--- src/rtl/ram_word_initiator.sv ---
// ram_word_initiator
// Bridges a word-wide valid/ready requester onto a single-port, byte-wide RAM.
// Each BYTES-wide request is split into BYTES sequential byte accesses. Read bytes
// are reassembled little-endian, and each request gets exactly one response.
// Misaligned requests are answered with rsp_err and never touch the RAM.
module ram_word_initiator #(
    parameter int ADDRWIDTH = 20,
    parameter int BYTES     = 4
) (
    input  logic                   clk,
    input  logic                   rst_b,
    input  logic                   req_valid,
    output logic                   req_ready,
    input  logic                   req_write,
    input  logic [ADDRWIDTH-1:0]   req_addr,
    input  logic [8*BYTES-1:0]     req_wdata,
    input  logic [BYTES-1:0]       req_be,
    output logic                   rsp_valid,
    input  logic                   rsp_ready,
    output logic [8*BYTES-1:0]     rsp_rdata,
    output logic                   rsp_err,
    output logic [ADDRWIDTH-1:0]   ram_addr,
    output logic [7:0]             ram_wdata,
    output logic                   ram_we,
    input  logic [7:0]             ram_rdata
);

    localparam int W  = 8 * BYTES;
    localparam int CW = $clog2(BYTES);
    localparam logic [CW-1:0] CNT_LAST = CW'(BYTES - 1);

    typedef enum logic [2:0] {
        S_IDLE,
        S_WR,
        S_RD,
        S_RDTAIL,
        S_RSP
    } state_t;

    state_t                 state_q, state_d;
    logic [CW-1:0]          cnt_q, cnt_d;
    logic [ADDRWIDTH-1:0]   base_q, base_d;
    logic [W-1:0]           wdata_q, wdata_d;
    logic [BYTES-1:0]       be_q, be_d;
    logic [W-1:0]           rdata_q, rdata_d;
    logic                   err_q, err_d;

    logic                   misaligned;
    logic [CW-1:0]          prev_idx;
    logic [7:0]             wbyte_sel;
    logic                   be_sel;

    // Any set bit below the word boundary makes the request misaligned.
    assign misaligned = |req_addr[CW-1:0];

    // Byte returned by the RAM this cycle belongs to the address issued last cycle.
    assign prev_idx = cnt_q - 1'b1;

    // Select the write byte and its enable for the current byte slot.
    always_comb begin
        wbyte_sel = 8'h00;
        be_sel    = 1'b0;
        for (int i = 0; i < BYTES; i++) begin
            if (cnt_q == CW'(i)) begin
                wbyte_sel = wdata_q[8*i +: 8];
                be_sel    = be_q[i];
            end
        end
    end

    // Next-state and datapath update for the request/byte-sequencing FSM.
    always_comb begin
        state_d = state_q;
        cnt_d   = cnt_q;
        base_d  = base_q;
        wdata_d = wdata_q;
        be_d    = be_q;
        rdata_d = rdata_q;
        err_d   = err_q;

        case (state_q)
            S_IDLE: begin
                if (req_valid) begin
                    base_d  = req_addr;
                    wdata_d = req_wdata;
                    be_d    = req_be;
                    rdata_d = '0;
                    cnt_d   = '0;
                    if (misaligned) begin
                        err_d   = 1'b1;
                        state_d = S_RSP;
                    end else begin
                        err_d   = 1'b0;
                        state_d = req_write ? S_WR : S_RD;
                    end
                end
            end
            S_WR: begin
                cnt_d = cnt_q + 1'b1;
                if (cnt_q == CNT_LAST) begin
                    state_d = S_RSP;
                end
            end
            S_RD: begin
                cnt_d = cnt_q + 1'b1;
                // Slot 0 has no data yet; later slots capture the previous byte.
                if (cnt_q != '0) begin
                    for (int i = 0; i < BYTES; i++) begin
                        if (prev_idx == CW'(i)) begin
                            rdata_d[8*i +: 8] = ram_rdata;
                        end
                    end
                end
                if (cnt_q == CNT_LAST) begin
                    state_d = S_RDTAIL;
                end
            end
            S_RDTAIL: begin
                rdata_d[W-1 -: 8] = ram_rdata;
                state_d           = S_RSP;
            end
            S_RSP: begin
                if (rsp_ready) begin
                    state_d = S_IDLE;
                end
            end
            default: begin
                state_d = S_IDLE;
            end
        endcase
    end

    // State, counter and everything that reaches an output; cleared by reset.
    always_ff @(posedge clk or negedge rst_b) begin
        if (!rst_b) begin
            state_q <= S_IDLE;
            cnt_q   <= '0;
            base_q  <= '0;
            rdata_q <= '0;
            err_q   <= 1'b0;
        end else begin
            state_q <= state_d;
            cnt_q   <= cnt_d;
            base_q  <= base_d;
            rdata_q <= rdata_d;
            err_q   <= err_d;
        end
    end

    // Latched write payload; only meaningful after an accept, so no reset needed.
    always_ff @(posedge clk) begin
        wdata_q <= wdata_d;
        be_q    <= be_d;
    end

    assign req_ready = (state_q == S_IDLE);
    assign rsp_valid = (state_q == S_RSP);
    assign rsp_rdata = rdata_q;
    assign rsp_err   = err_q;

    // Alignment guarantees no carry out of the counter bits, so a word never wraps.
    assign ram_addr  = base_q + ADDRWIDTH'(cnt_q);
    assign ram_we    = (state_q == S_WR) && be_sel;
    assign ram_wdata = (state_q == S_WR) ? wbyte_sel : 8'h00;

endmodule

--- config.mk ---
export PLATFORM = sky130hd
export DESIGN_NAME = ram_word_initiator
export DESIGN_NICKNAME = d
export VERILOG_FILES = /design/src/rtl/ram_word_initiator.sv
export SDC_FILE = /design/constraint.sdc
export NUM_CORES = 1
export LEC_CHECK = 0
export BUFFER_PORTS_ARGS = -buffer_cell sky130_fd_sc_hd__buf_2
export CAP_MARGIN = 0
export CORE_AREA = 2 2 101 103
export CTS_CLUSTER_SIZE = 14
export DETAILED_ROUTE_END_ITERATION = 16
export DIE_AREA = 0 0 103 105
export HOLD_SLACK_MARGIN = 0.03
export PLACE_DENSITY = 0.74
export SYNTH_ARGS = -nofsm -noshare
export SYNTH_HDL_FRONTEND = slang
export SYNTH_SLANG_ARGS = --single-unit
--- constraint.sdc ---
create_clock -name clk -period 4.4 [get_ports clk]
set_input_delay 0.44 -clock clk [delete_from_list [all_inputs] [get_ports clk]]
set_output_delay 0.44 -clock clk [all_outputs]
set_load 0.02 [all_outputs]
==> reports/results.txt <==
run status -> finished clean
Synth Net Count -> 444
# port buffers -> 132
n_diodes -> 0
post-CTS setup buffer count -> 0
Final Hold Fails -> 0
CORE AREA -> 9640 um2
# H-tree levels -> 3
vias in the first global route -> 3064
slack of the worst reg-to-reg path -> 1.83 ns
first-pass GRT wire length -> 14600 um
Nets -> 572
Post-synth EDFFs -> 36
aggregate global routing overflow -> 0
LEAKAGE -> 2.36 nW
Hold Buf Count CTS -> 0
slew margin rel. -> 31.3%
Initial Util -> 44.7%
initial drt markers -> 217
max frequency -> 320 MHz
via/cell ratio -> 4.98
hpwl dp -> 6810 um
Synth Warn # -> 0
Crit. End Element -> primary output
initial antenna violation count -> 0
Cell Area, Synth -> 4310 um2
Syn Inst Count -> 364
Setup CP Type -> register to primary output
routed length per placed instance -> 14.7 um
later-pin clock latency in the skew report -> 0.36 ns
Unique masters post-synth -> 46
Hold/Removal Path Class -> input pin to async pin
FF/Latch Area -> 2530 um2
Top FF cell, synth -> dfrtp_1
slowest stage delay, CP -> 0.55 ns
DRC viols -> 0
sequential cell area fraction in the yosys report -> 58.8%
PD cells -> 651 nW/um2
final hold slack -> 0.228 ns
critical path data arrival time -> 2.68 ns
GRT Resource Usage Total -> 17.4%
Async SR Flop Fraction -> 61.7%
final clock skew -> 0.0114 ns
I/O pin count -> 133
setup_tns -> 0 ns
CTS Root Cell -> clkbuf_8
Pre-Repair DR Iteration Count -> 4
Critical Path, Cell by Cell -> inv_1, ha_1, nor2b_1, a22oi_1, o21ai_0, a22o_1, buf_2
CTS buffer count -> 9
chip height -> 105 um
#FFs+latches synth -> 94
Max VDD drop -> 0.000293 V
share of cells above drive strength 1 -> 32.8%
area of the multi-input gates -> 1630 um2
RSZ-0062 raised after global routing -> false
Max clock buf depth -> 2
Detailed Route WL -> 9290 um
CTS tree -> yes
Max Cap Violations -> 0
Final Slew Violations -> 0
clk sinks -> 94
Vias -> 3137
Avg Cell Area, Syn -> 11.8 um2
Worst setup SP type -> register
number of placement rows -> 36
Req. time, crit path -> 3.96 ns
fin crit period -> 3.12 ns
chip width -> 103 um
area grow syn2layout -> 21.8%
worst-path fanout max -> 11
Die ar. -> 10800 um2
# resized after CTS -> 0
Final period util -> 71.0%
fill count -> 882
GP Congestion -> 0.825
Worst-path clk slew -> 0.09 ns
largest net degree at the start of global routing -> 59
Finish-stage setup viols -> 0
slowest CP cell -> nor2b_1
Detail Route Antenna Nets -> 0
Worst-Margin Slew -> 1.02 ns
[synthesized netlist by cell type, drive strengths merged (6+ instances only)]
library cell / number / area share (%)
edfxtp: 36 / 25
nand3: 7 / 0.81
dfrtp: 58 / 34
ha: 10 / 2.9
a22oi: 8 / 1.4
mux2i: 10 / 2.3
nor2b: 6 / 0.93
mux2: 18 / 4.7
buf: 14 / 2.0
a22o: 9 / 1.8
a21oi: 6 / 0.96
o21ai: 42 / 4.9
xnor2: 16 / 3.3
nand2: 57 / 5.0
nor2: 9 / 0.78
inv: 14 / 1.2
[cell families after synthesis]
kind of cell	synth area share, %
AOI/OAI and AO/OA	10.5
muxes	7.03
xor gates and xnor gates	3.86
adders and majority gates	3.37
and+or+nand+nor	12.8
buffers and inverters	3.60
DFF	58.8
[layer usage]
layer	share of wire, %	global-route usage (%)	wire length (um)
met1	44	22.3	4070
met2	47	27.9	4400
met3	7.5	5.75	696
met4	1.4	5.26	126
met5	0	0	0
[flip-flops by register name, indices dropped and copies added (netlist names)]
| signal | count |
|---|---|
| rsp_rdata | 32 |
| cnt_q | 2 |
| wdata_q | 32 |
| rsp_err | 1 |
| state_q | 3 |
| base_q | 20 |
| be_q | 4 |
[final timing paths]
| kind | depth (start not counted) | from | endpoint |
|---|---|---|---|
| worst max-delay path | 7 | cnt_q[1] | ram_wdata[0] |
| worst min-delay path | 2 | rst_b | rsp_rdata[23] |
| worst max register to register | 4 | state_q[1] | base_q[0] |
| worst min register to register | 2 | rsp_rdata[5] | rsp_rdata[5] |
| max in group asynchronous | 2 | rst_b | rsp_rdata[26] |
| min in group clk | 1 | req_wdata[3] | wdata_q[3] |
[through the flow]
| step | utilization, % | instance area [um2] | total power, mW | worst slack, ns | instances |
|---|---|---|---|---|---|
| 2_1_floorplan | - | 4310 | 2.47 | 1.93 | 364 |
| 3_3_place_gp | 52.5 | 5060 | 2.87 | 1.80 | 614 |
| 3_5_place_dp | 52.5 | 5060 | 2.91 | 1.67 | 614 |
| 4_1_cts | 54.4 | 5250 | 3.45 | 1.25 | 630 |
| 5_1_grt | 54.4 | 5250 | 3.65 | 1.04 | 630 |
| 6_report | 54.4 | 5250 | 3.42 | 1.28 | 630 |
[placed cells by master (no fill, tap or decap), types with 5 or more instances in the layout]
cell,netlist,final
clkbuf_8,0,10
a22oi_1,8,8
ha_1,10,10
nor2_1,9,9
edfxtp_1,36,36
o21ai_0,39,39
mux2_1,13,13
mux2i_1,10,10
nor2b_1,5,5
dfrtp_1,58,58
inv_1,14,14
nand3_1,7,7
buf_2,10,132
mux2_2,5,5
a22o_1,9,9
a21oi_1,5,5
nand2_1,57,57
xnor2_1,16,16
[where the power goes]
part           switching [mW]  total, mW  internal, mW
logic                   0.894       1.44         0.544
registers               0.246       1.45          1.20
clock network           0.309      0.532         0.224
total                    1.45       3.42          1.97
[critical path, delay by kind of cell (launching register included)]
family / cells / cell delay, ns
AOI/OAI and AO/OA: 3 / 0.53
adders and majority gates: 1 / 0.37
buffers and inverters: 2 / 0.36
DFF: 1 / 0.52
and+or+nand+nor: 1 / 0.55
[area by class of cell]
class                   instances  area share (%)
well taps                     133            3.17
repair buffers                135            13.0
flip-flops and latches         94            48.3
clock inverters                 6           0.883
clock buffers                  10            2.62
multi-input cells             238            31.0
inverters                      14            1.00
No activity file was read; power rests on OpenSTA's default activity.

▬▬▬

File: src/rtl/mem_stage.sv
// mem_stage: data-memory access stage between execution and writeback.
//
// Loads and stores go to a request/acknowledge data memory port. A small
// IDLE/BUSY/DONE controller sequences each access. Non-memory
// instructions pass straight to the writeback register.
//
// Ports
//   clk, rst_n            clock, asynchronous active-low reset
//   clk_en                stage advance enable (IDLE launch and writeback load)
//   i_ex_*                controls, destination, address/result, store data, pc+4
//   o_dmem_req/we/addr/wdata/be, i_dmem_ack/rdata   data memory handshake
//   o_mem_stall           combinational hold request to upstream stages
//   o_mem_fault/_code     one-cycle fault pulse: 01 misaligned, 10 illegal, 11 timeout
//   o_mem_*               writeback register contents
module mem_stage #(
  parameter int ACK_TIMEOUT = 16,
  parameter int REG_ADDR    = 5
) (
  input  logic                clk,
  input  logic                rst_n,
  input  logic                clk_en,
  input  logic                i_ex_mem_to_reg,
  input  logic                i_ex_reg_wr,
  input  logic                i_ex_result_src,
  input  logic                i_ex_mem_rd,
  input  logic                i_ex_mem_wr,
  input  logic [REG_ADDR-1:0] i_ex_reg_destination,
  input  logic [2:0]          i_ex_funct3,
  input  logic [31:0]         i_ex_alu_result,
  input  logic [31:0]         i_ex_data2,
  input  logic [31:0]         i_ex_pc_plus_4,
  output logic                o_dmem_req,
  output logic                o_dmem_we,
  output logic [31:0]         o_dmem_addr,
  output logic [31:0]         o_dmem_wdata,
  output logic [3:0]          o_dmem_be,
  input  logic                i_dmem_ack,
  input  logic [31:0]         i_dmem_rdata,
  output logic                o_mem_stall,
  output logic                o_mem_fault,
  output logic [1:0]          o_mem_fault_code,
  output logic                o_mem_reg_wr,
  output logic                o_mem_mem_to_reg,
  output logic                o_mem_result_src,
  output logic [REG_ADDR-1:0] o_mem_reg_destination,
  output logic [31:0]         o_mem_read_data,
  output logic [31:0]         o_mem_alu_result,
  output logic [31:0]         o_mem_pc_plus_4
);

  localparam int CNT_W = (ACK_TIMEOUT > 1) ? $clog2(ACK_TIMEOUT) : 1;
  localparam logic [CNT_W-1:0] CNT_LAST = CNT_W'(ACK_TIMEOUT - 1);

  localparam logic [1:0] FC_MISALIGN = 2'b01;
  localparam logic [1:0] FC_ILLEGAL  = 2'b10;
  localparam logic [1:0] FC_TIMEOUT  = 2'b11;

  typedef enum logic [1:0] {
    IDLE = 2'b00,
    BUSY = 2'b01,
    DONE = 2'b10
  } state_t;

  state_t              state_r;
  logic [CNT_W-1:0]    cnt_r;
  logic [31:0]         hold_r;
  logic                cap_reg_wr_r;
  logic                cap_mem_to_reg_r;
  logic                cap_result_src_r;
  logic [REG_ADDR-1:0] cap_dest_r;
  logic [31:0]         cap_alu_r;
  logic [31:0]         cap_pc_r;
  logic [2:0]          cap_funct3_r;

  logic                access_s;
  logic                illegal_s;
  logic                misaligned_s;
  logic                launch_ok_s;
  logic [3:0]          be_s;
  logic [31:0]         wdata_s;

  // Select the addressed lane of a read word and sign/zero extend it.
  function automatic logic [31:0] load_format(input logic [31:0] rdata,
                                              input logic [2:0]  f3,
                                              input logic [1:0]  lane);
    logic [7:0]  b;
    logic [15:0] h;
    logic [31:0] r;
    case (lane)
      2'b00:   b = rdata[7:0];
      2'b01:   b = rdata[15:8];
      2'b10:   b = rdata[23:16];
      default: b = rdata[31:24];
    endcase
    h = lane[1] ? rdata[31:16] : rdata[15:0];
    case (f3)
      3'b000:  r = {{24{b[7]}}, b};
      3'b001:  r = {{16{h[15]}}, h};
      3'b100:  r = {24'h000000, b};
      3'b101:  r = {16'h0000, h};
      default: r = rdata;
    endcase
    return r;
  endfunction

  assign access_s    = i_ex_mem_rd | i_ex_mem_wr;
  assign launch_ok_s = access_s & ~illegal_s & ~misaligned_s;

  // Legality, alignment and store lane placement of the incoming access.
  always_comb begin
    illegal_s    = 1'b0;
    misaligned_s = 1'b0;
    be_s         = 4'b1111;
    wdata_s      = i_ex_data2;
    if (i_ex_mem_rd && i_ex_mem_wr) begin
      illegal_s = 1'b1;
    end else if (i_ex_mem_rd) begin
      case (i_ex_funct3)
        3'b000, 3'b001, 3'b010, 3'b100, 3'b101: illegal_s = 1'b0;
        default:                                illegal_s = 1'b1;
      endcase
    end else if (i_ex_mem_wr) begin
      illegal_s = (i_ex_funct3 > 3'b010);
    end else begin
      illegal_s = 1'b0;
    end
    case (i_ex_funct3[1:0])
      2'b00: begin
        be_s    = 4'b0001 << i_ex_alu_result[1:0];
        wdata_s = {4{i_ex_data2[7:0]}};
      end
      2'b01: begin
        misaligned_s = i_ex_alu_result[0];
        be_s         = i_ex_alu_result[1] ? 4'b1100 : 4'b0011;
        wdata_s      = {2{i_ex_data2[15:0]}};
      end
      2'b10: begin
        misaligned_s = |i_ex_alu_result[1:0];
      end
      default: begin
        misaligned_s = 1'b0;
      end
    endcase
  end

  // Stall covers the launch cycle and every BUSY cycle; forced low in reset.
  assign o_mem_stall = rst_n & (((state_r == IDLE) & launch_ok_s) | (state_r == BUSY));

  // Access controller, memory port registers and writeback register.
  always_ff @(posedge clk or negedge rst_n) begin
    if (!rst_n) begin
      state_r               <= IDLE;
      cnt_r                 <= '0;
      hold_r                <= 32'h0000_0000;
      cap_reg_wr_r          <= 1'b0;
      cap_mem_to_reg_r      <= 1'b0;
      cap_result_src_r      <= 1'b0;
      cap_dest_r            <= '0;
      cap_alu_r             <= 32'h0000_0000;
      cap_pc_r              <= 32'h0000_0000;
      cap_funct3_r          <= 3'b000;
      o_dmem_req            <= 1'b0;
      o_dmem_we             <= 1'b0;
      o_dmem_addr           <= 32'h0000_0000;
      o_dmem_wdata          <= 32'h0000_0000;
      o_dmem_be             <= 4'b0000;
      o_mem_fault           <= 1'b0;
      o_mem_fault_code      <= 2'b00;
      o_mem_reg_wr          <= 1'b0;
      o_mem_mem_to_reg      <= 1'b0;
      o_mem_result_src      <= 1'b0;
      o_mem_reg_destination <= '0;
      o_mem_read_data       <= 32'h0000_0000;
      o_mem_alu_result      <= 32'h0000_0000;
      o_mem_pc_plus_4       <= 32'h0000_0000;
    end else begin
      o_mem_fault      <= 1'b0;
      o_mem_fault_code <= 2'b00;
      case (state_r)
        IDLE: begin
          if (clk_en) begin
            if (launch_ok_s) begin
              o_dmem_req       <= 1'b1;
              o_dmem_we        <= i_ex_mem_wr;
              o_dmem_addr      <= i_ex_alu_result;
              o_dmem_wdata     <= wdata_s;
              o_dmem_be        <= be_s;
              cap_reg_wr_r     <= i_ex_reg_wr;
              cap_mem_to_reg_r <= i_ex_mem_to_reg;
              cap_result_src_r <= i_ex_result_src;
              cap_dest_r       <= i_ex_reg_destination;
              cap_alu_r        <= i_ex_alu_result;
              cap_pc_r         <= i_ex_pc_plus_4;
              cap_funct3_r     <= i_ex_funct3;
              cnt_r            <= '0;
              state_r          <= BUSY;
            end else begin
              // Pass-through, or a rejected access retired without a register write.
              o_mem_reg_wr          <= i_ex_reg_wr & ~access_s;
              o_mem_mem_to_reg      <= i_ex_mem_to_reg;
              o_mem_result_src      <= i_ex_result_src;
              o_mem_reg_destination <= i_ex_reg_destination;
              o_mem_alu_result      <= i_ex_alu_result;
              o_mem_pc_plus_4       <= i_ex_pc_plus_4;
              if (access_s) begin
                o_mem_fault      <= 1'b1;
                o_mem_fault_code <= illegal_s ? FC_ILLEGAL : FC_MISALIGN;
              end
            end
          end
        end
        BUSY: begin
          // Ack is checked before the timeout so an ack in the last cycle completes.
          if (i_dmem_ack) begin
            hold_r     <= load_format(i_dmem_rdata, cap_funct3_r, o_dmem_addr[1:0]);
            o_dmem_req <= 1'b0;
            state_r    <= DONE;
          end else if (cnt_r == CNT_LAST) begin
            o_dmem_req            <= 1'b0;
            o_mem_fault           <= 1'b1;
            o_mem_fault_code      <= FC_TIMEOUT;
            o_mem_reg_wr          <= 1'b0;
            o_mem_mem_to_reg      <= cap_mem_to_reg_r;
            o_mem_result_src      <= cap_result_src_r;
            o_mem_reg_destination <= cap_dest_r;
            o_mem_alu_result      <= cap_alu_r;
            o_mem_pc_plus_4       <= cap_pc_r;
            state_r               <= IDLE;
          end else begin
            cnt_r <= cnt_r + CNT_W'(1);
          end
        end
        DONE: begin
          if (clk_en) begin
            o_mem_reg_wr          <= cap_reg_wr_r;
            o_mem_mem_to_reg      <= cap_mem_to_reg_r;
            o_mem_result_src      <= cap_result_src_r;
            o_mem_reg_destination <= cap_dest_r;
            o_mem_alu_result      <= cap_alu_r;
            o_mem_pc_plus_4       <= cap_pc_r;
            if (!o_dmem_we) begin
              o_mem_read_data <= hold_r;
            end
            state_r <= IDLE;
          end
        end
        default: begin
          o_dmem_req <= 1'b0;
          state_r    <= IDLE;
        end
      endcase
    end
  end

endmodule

▬▬▬

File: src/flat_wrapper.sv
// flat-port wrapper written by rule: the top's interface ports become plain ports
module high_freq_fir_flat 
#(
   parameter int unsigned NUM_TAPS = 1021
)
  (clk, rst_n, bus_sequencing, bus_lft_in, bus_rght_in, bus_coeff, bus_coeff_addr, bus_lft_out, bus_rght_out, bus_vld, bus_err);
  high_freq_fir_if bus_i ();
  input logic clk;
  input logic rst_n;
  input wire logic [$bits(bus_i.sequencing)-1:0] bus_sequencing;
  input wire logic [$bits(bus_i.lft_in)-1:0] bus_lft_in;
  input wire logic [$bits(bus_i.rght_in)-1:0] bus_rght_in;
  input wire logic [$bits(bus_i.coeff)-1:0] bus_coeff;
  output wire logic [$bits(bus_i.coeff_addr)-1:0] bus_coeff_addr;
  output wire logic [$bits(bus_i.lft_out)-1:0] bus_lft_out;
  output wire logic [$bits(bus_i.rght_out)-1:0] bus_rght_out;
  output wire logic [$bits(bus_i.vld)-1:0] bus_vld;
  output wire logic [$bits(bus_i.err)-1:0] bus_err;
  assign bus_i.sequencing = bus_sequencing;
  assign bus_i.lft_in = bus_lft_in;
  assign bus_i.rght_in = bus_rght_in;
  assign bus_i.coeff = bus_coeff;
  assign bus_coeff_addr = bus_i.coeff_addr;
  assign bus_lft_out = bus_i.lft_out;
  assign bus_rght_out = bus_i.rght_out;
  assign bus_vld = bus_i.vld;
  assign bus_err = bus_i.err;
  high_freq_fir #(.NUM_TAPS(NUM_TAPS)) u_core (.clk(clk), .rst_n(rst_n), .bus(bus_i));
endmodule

▬▬▬

- PROBLEM STATEMENT
Each line in the entries above, starting at the line with "slew margin rel. -> 31.3%" and ending at the line with "Syn Inst Count -> 364", is to be printed exactly, and only those lines.

- OUTPUT BELOW
slew margin rel. -> 31.3%
Initial Util -> 44.7%
initial drt markers -> 217
max frequency -> 320 MHz
via/cell ratio -> 4.98
hpwl dp -> 6810 um
Synth Warn # -> 0
Crit. End Element -> primary output
initial antenna violation count -> 0
Cell Area, Synth -> 4310 um2
Syn Inst Count -> 364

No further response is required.